It's hot, hot, hot here in East Sussex, and temperatures have remained warm for many weeks. As we all know, rain is scarce! We would like to remind you to look after yourself. Not only this, but take care of your plants too!
Most people have taken heed of the advice to water newly planted trees and shrubs. BUT... some of you have drowned the plants in your care. Over-watering can be as harmful as under-watering, so take note! Our tree specialists are seeing several young trees that have died due to too much care! Just one can of water a couple of times per week should be sufficient. By watering too much, you risk the danger of not only washing away the nutrients in the soil, but also of drowning the roots so that trees are unable to access oxygen and nutrients.
Moderate amounts of water are required by relatively newly-planted trees and shrubs. It includes those that have been in the ground for up to two years because it takes a while for plants to become established. They need to grow an efficient root system so that they are able to seek out moisture and nutrients from the surrounding soil.
How can you cope with the hot, dry weather? Firstly, keep yourself in good health! Stay hydrated and wear a hat and sunglasses to protect yourself. Did you know that you need to drink around 3 litres of water per day in order to give your body what it needs during warm weather? But don't be tempted to drink more than one litre of water per hour. It tends to dilute the electrolytes in your blood.
As for plants, young and newly planted trees need at least a full watering can around twice per week during hot, dry weather. Don't be tempted to give water little and often. This causes surface roots to grow, at the expense of deeper roots. Not a good recipe for success in the long-term. You can lock-in some of the moisture by applying a mulch onto damp soil, which will help them from drying out too fast.
If you notice your trees and shrubs shedding leaves, don't despair - they are conserving energy and moisture by reducing the need to hydrate every leaf. You need to step in before they start to droop, however.

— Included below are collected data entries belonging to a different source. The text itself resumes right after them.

$ cat config.mk
export PLATFORM = sky130hd
export DESIGN_NAME = renameCore
export DESIGN_NICKNAME = d
export VERILOG_FILES = /design/src/coreDefs.sv /design/src/execUnit.sv /design/src/instDecoder.sv /design/src/issueControl.sv /design/src/regFile.sv /design/src/renameCore.sv /design/src/reorderBuffer.sv
export SDC_FILE = /design/constraint.sdc
export NUM_CORES = 2
export LEC_CHECK = 0
export ABC_AREA = 1
export BUFFER_PORTS_ARGS = -buffer_cell sky130_fd_sc_hd__buf_4
export CAP_MARGIN = 10
export CELL_PAD_IN_SITES_DETAIL_PLACEMENT = 1
export CELL_PAD_IN_SITES_GLOBAL_PLACEMENT = 1
export CORE_MARGIN = 10
export CORE_UTILIZATION = 48
export CTS_CLUSTER_DIAMETER = 200
export DETAILED_ROUTE_END_ITERATION = 8
export PLACE_DENSITY_LB_ADDON = 0.1
export SLEW_MARGIN = 20
export SYNTH_ARGS = -nofsm -noshare
export SYNTH_HDL_FRONTEND = slang
export SYNTH_SLANG_ARGS = --single-unit
$ cat constraint.sdc
create_clock -name clk -period 56.4 [get_ports clk]
set_clock_uncertainty 0.05 [all_clocks]
set_input_delay 11.28 -clock clk [delete_from_list [all_inputs] [get_ports clk]]
set_output_delay 11.28 -clock clk [all_outputs]
set_load 0.05 [all_outputs]
$ cat src/coreDefs.sv
package coreDefs;

    // ******************************
    // sizes
    // ******************************
    localparam int regIdxWidth = 5;
    localparam int dataWidth = 32;
    localparam int tagWidth = 3;
    localparam int robEntries = 7;

    // ******************************
    // instruction encoding
    // ******************************
    localparam logic [6:0] opcodeReg = 7'b0110011;
    localparam logic [6:0] opcodeImm = 7'b0010011;

    localparam logic [2:0] funct3AddSub = 3'b000;
    localparam logic [2:0] funct3Slt = 3'b010;
    localparam logic [2:0] funct3Xor = 3'b100;
    localparam logic [2:0] funct3Or = 3'b110;
    localparam logic [2:0] funct3And = 3'b111;

    localparam logic [6:0] funct7Base = 7'b0000000;
    localparam logic [6:0] funct7Sub = 7'b0100000;

    // ******************************
    // ALU operations
    // ******************************
    localparam int aluOpWidth = 3;
    localparam logic [aluOpWidth-1:0] aluAdd = 3'd0;
    localparam logic [aluOpWidth-1:0] aluSub = 3'd1;
    localparam logic [aluOpWidth-1:0] aluAnd = 3'd2;
    localparam logic [aluOpWidth-1:0] aluOr = 3'd3;
    localparam logic [aluOpWidth-1:0] aluXor = 3'd4;
    localparam logic [aluOpWidth-1:0] aluSlt = 3'd5;

    // the same word seen as register-register or register-immediate fields.
    typedef union packed {
        struct packed {
            logic [6:0] funct7;
            logic [4:0] rs2;
            logic [4:0] rs1;
            logic [2:0] funct3;
            logic [4:0] rd;
            logic [6:0] opcode;
        } r;
        struct packed {
            logic [11:0] imm12;
            logic [4:0] rs1;
            logic [2:0] funct3;
            logic [4:0] rd;
            logic [6:0] opcode;
        } i;
    } instWord_u;

endpackage

$ cat src/execUnit.sv
`timescale 1ns/1ps

module execUnit
    import coreDefs::*;
(
    input logic clk,
    input logic rst,
    input logic load,
    input logic [aluOpWidth-1:0] aluOpIn,
    input logic [dataWidth-1:0] immIn,
    input logic useImmIn,
    input logic [tagWidth-1:0] tagIn,
    input logic [dataWidth-1:0] regData1,
    input logic [dataWidth-1:0] regData2,
    input logic [tagWidth-1:0] regTag1,
    input logic [tagWidth-1:0] regTag2,
    input logic [dataWidth-1:0] robReadData1,
    input logic [dataWidth-1:0] robReadData2,
    output logic [tagWidth-1:0] robReadTag1,
    output logic [tagWidth-1:0] robReadTag2,
    output logic [tagWidth-1:0] resultTag,
    output logic [dataWidth-1:0] result
);

    logic [aluOpWidth-1:0] aluOp;
    logic [dataWidth-1:0] imm;
    logic useImm;
    logic [dataWidth-1:0] opA;
    logic [dataWidth-1:0] opB;

    always_ff @(posedge clk or posedge rst) begin
        if (rst) begin
            aluOp <= aluAdd;
            imm <= '0;
            useImm <= 1'b0;
            resultTag <= '0;
        end else if (load) begin
            aluOp <= aluOpIn;
            imm <= immIn;
            useImm <= useImmIn;
            resultTag <= tagIn;
        end
    end

    // a pending source takes its value from the producer's reorder-buffer entry.
    assign robReadTag1 = regTag1;
    assign robReadTag2 = regTag2;
    assign opA = (regTag1 != '0) ? robReadData1 : regData1;
    assign opB = useImm ? imm : ((regTag2 != '0) ? robReadData2 : regData2);

    always_comb begin
        case (aluOp)
            aluSub: result = opA - opB;
            aluAnd: result = opA & opB;
            aluOr: result = opA | opB;
            aluXor: result = opA ^ opB;
            aluSlt: result = ($signed(opA) < $signed(opB)) ? dataWidth'(1) : '0;
            default: result = opA + opB;
        endcase
    end

endmodule

$ cat src/instDecoder.sv
`timescale 1ns/1ps

module instDecoder
    import coreDefs::*;
(
    input instWord_u instWord,
    output logic [regIdxWidth-1:0] rs1,
    output logic [regIdxWidth-1:0] rs2,
    output logic [regIdxWidth-1:0] rd,
    output logic [aluOpWidth-1:0] aluOp,
    output logic [dataWidth-1:0] imm,
    output logic useImm,
    output logic writesRd
);

    logic legalFunct7;

    // rs2 holds immediate bits for an I-type word and is simply ignored then.
    assign rs1 = instWord.r.rs1;
    assign rs2 = instWord.r.rs2;
    assign imm = {{(dataWidth - 12){instWord.i.imm12[11]}}, instWord.i.imm12};

    // an instruction without a destination retires with rd zero, so it never writes.
    assign rd = writesRd ? instWord.r.rd : '0;

    assign legalFunct7 = (instWord.r.funct7 == funct7Base) ||
                         (instWord.r.funct7 == funct7Sub && instWord.r.funct3 == funct3AddSub);

    always_comb begin
        aluOp = aluAdd;
        useImm = 1'b0;
        writesRd = 1'b0;
        case (instWord.r.opcode)
            opcodeReg: begin
                writesRd = legalFunct7;
                case (instWord.r.funct3)
                    funct3AddSub: aluOp = (instWord.r.funct7 == funct7Sub) ? aluSub : aluAdd;
                    funct3Slt: aluOp = aluSlt;
                    funct3Xor: aluOp = aluXor;
                    funct3Or: aluOp = aluOr;
                    funct3And: aluOp = aluAnd;
                    default: writesRd = 1'b0;
                endcase
            end
            opcodeImm: begin
                useImm = 1'b1;
                writesRd = 1'b1;
                case (instWord.i.funct3)
                    funct3AddSub: aluOp = aluAdd;
                    funct3Slt: aluOp = aluSlt;
                    funct3Xor: aluOp = aluXor;
                    funct3Or: aluOp = aluOr;
                    funct3And: aluOp = aluAnd;
                    default: writesRd = 1'b0;
                endcase
            end
            default: begin
                writesRd = 1'b0;
            end
        endcase
    end

endmodule

$ cat src/issueControl.sv
`timescale 1ns/1ps

module issueControl (
    input logic clk,
    input logic rst,
    input logic instValid,
    input logic flush,
    input logic commitHold,
    input logic robFull,
    input logic headReady,
    input logic writesRd,
    output logic accept,
    output logic renameEn,
    output logic instStall,
    output logic resultWrite,
    output logic retire
);

    logic execValid;

    // ******************************
    // issue side
    // ******************************
    // the stall is a plain level, high while every entry is taken.
    assign instStall = robFull;

    // an instruction seen during a flush is dropped.
    assign accept = instValid && !robFull && !flush;

    // only instructions with a destination touch the tag map.
    assign renameEn = accept && writesRd;

    // accept is already low during a flush, so this also empties the stage.
    always_ff @(posedge clk or posedge rst) begin
        if (rst) begin
            execValid <= 1'b0;
        end else begin
            execValid <= accept;
        end
    end

    // ******************************
    // completion and retire
    // ******************************
    // a flush squashes the instruction in execute before it reaches the buffer.
    assign resultWrite = execValid && !flush;

    // retire stops under back-pressure and during a flush.
    assign retire = headReady && !commitHold && !flush;

    // a head entry only turns ready through a result written at the edge before.
    headReadyAfterWrite: assert property (@(posedge clk) disable iff (rst)
        $rose(headReady) |-> $past(resultWrite))
        else $error("head became ready without a result write");

endmodule

$ cat src/regFile.sv
`timescale 1ns/1ps

module regFile
    import coreDefs::*;
(
    input logic clk,
    input logic rst,
    input logic flush,
    input logic renameEn,
    input logic [regIdxWidth-1:0] renameRd,
    input logic [tagWidth-1:0] renameTag,
    input logic retireEn,
    input logic [regIdxWidth-1:0] retireRd,
    input logic [tagWidth-1:0] retireTag,
    input logic [dataWidth-1:0] retireData,
    input logic [regIdxWidth-1:0] readIdx1,
    input logic [regIdxWidth-1:0] readIdx2,
    output logic [dataWidth-1:0] readData1,
    output logic [dataWidth-1:0] readData2,
    output logic [tagWidth-1:0] readTag1,
    output logic [tagWidth-1:0] readTag2
);

    localparam int regCount = 2 ** regIdxWidth;

    logic [dataWidth-1:0] regs [regCount];
    logic [tagWidth-1:0] tags [regCount];

    logic retireWrite;
    logic retireClear;
    logic renameHit;

    // register zero is never written or tagged.
    assign retireWrite = retireEn && (retireRd != '0);
    assign retireClear = retireWrite && (tags[retireRd] == retireTag);
    assign renameHit = renameEn && (renameRd != '0);

    always_ff @(posedge clk or posedge rst) begin
        if (rst) begin
            for (int k = 0; k < regCount; k++) begin
                regs[k] <= '0;
            end
        end else if (retireWrite) begin
            regs[retireRd] <= retireData;
        end
    end

    // the rename comes last, so it overrides a clear of the same register.
    always_ff @(posedge clk or posedge rst) begin
        if (rst) begin
            for (int k = 0; k < regCount; k++) begin
                tags[k] <= '0;
            end
        end else if (flush) begin
            for (int k = 0; k < regCount; k++) begin
                tags[k] <= '0;
            end
        end else begin
            if (retireClear) begin
                tags[retireRd] <= '0;
            end
            if (renameHit) begin
                tags[renameRd] <= renameTag;
            end
        end
    end

    // ******************************
    // read ports
    // ******************************
    // the sources belong to the instruction being renamed, so they see the tags
    // from before its own rename; a retire in the same cycle is forwarded.
    always_ff @(posedge clk or posedge rst) begin
        if (rst) begin
            readTag1 <= '0;
            readTag2 <= '0;
        end else begin
            if (flush || (retireClear && retireRd == readIdx1)) begin
                readTag1 <= '0;
            end else begin
                readTag1 <= tags[readIdx1];
            end
            if (flush || (retireClear && retireRd == readIdx2)) begin
                readTag2 <= '0;
            end else begin
                readTag2 <= tags[readIdx2];
            end
        end
    end

    always_ff @(posedge clk or posedge rst) begin
        if (rst) begin
            readData1 <= '0;
            readData2 <= '0;
        end else begin
            readData1 <= (retireWrite && retireRd == readIdx1) ? retireData : regs[readIdx1];
            readData2 <= (retireWrite && retireRd == readIdx2) ? retireData : regs[readIdx2];
        end
    end

    renameTagNonZero: assert property (@(posedge clk) disable iff (rst)
        renameEn |-> renameTag != '0)
        else $error("rename issued with tag zero");

endmodule

$ cat src/renameCore.sv
`timescale 1ns/1ps

module renameCore
    import coreDefs::*;
(
    input logic clk,
    input logic rst,
    input logic instValid,
    input logic [dataWidth-1:0] instWord,
    input logic flush,
    input logic commitHold,
    output logic instStall,
    output logic commitValid,
    output logic [regIdxWidth-1:0] commitRd,
    output logic [dataWidth-1:0] commitData
);

    logic [regIdxWidth-1:0] rs1;
    logic [regIdxWidth-1:0] rs2;
    logic [regIdxWidth-1:0] rd;
    logic [aluOpWidth-1:0] aluOp;
    logic [dataWidth-1:0] imm;
    logic useImm;
    logic writesRd;

    logic accept;
    logic renameEn;
    logic resultWrite;
    logic robFull;
    logic headReady;
    logic [tagWidth-1:0] allocTag;
    logic [tagWidth-1:0] headTag;

    logic [dataWidth-1:0] readData1;
    logic [dataWidth-1:0] readData2;
    logic [tagWidth-1:0] readTag1;
    logic [tagWidth-1:0] readTag2;
    logic [tagWidth-1:0] robReadTag1;
    logic [tagWidth-1:0] robReadTag2;
    logic [dataWidth-1:0] robReadData1;
    logic [dataWidth-1:0] robReadData2;
    logic [tagWidth-1:0] resultTag;
    logic [dataWidth-1:0] result;

    instDecoder i_instDecoder (
        .instWord(instWord),
        .rs1(rs1),
        .rs2(rs2),
        .rd(rd),
        .aluOp(aluOp),
        .imm(imm),
        .useImm(useImm),
        .writesRd(writesRd)
    );

    // the retiring head entry is also the commit report.
    regFile i_regFile (
        .clk(clk),
        .rst(rst),
        .flush(flush),
        .renameEn(renameEn),
        .renameRd(rd),
        .renameTag(allocTag),
        .retireEn(commitValid),
        .retireRd(commitRd),
        .retireTag(headTag),
        .retireData(commitData),
        .readIdx1(rs1),
        .readIdx2(rs2),
        .readData1(readData1),
        .readData2(readData2),
        .readTag1(readTag1),
        .readTag2(readTag2)
    );

    reorderBuffer i_reorderBuffer (
        .clk(clk),
        .rst(rst),
        .flush(flush),
        .alloc(accept),
        .allocRd(rd),
        .resultWrite(resultWrite),
        .resultTag(resultTag),
        .resultData(result),
        .retire(commitValid),
        .readTag1(robReadTag1),
        .readTag2(robReadTag2),
        .allocTag(allocTag),
        .full(robFull),
        .headReady(headReady),
        .headRd(commitRd),
        .headTag(headTag),
        .headData(commitData),
        .robReadData1(robReadData1),
        .robReadData2(robReadData2)
    );

    execUnit i_execUnit (
        .clk(clk),
        .rst(rst),
        .load(accept),
        .aluOpIn(aluOp),
        .immIn(imm),
        .useImmIn(useImm),
        .tagIn(allocTag),
        .regData1(readData1),
        .regData2(readData2),
        .regTag1(readTag1),
        .regTag2(readTag2),
        .robReadData1(robReadData1),
        .robReadData2(robReadData2),
        .robReadTag1(robReadTag1),
        .robReadTag2(robReadTag2),
        .resultTag(resultTag),
        .result(result)
    );

    issueControl i_issueControl (
        .clk(clk),
        .rst(rst),
        .instValid(instValid),
        .flush(flush),
        .commitHold(commitHold),
        .robFull(robFull),
        .headReady(headReady),
        .writesRd(writesRd),
        .accept(accept),
        .renameEn(renameEn),
        .instStall(instStall),
        .resultWrite(resultWrite),
        .retire(commitValid)
    );

endmodule

$ cat src/reorderBuffer.sv
`timescale 1ns/1ps

module reorderBuffer
    import coreDefs::*;
(
    input logic clk,
    input logic rst,
    input logic flush,
    input logic alloc,
    input logic [regIdxWidth-1:0] allocRd,
    input logic resultWrite,
    input logic [tagWidth-1:0] resultTag,
    input logic [dataWidth-1:0] resultData,
    input logic retire,
    input logic [tagWidth-1:0] readTag1,
    input logic [tagWidth-1:0] readTag2,
    output logic [tagWidth-1:0] allocTag,
    output logic full,
    output logic headReady,
    output logic [regIdxWidth-1:0] headRd,
    output logic [tagWidth-1:0] headTag,
    output logic [dataWidth-1:0] headData,
    output logic [dataWidth-1:0] robReadData1,
    output logic [dataWidth-1:0] robReadData2
);

    logic [regIdxWidth-1:0] entryRd [robEntries];
    logic [dataWidth-1:0] entryData [robEntries];
    logic [robEntries-1:0] entryReady;
    logic [tagWidth-1:0] head;
    logic [tagWidth-1:0] tail;
    logic [tagWidth-1:0] count;
    logic [tagWidth-1:0] resultIdx;

    function automatic logic [tagWidth-1:0] nextPtr(input logic [tagWidth-1:0] ptr);
        return (ptr == tagWidth'(robEntries - 1)) ? '0 : ptr + tagWidth'(1);
    endfunction

    // a tag is its entry index plus one, leaving tag zero free.
    assign allocTag = tail + tagWidth'(1);
    assign headTag = head + tagWidth'(1);
    assign resultIdx = resultTag - tagWidth'(1);
    assign full = (count == tagWidth'(robEntries));
    assign headReady = (count != '0) && entryReady[head];
    assign headRd = entryRd[head];
    assign headData = entryData[head];

    assign robReadData1 = (readTag1 != '0) ? entryData[readTag1 - tagWidth'(1)] : '0;
    assign robReadData2 = (readTag2 != '0) ? entryData[readTag2 - tagWidth'(1)] : '0;

    always_ff @(posedge clk or posedge rst) begin
        if (rst) begin
            head <= '0;
            tail <= '0;
            count <= '0;
            entryReady <= '0;
        end else if (flush) begin
            head <= '0;
            tail <= '0;
            count <= '0;
            entryReady <= '0;
        end else begin
            if (alloc) begin
                entryReady[tail] <= 1'b0;
                tail <= nextPtr(tail);
            end
            if (resultWrite) begin
                entryReady[resultIdx] <= 1'b1;
            end
            if (retire) begin
                head <= nextPtr(head);
            end
            case ({alloc, retire})
                2'b10: count <= count + tagWidth'(1);
                2'b01: count <= count - tagWidth'(1);
                default: count <= count;
            endcase
        end
    end

    // payload, kept until the entry is handed out again.
    always_ff @(posedge clk) begin
        if (alloc) begin
            entryRd[tail] <= allocRd;
        end
        if (resultWrite) begin
            entryData[resultIdx] <= resultData;
        end
    end

    noRetireEmpty: assert property (@(posedge clk) disable iff (rst)
        retire |-> count != '0)
        else $error("retire from an empty reorder buffer");

    noAllocFull: assert property (@(posedge clk) disable iff (rst)
        alloc |-> !full)
        else $error("allocation into a full reorder buffer");

endmodule

### Word level (Yosys, flattened, before mapping)

Memory sizes are Yosys's and may differ from the RTL's.
Index checks and enable logic that the tools add are counted.

* $add $sub $neg: 9
* $mul: 0
* div/mod/pow operators: 0
* $lt $le $gt $ge: 12
* equal/unequal tests: 20
* shifts and indexed selects: 0
* muxes and demuxes: 67
* bitwise operators: 12
* reduce and logical (&&, ||, !) cells: 36

Operator list (count)
* $bwmux 1024: 1
* $mux 96: 4
* $bmux 32 s5: 2
* $mux 32: 10
* $demux 32 s5: 1
* $pmux 32 s5: 1
* $and 96x96->96: 1
* $bwmux 96: 1
* $not 96->96: 1
* $mux 3: 17
* $bmux 3 s5: 3
* $add 32x32->32: 1
* $and 32x32->32: 1
* $lt 32x32->1: 1
* $or 32x32->32: 1
* $sub 32x32->32: 1
* $xor 32x32->32: 1
* $demux 3 s5: 2
* $mux 7: 4
* $eq 3x3->1 const B: 8
* $ge 6x6->1 const B: 4
* $not 5->6: 4
* $logic_and 1x1->1: 19
* $pmux 3 s5: 1
* other kinds (31): 66

* flip-flop bits (word level): 1226
* bits in latches: 0
* bits in writable memories: 259
* bits in read-only memories: 0
* input bits: 37
* output and inout bits: 39
* memories kept: 2

Memories
* i_reorderBuffer.entryData: depth 7, bits a word 32, rd ports 3, clocked after Yosys merged registers in 0, wr ports 1, RTL line reorderBuffer.sv:28 `logic [dataWidth-1:0] entryData [robEntries];`
* i_reorderBuffer.entryRd: depth 7, bits a word 5, rd ports 1, clocked after Yosys merged registers in 0, wr ports 1, RTL line reorderBuffer.sv:27 `logic [regIdxWidth-1:0] entryRd [robEntries];`

### Logic depth before layout (Yosys ltp)

* depth after elaboration: 14
* gate-level depth with buffers: 34

### Modules after synthesis

From an unflattened synthesis, not the netlist that was laid out.

* cell total of the unflattened synthesis: 12726
* area total of the unflattened synthesis: 90893.4 µm²

Modules (own cells, without submodules)
* regFile: times used 1, cells each 8698, area each 64105.2 µm², seq. area each 29778.6 µm²
* reorderBuffer: times used 1, cells each 2284, area each 16733.5 µm², seq. area each 8177.8 µm²
* execUnit: times used 1, cells each 1635, area each 9415.3 µm², seq. area each 975.9 µm²
* instDecoder: times used 1, cells each 98, area each 566.8 µm², seq. area each 0.0 µm²
* issueControl: times used 1, cells each 11, area each 72.6 µm², seq. area each 25.0 µm²

### Least setup slack after synthesis

OpenSTA, ideal clock, no wires.

* kind: input port to output port
* start point: in commitHold
* end point: out commitValid
* arrival time: 12114 ps
* setup slack: 32956 ps
* stages on the path: 6
* buffers on the path: 0
* cells stage by stage: a31oi_1 > o21a_1 > nand2_1 > clkinv_1 > nand2_1 > inv_1

* longest elaborated chain between the ends: 3

RTL lines
* start, declared: RTL line renameCore.sv:11 `input logic commitHold,`
* $logic_not 1->1: RTL line issueControl.sv:49 `assign retire = headReady && !commitHold && !flush;`
* $logic_and 1x1->1 (2 in series): RTL line issueControl.sv:49
* end, declared: RTL line renameCore.sv:13 `output logic commitValid,`

No other way between the ends.

### Worst setup path after layout

Same ends and word-level chain as after synthesis.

Going on holiday? Ask a friend or neighbour to keep them hydrated so that you don't come home to a bare twig.
Consider future-proofing your garden. Drought-resistant trees and shrubs might be the sensible choice to cope with climate change. We can recommend Gleditsia triacanthos 'Skyline', the honey locust tree, for example. It's a beautiful tree that can cope with both drought and wet soils, once established.
Happy holidays from everyone here at English Woodlands. We welcome visitors six days per week, whatever the weather!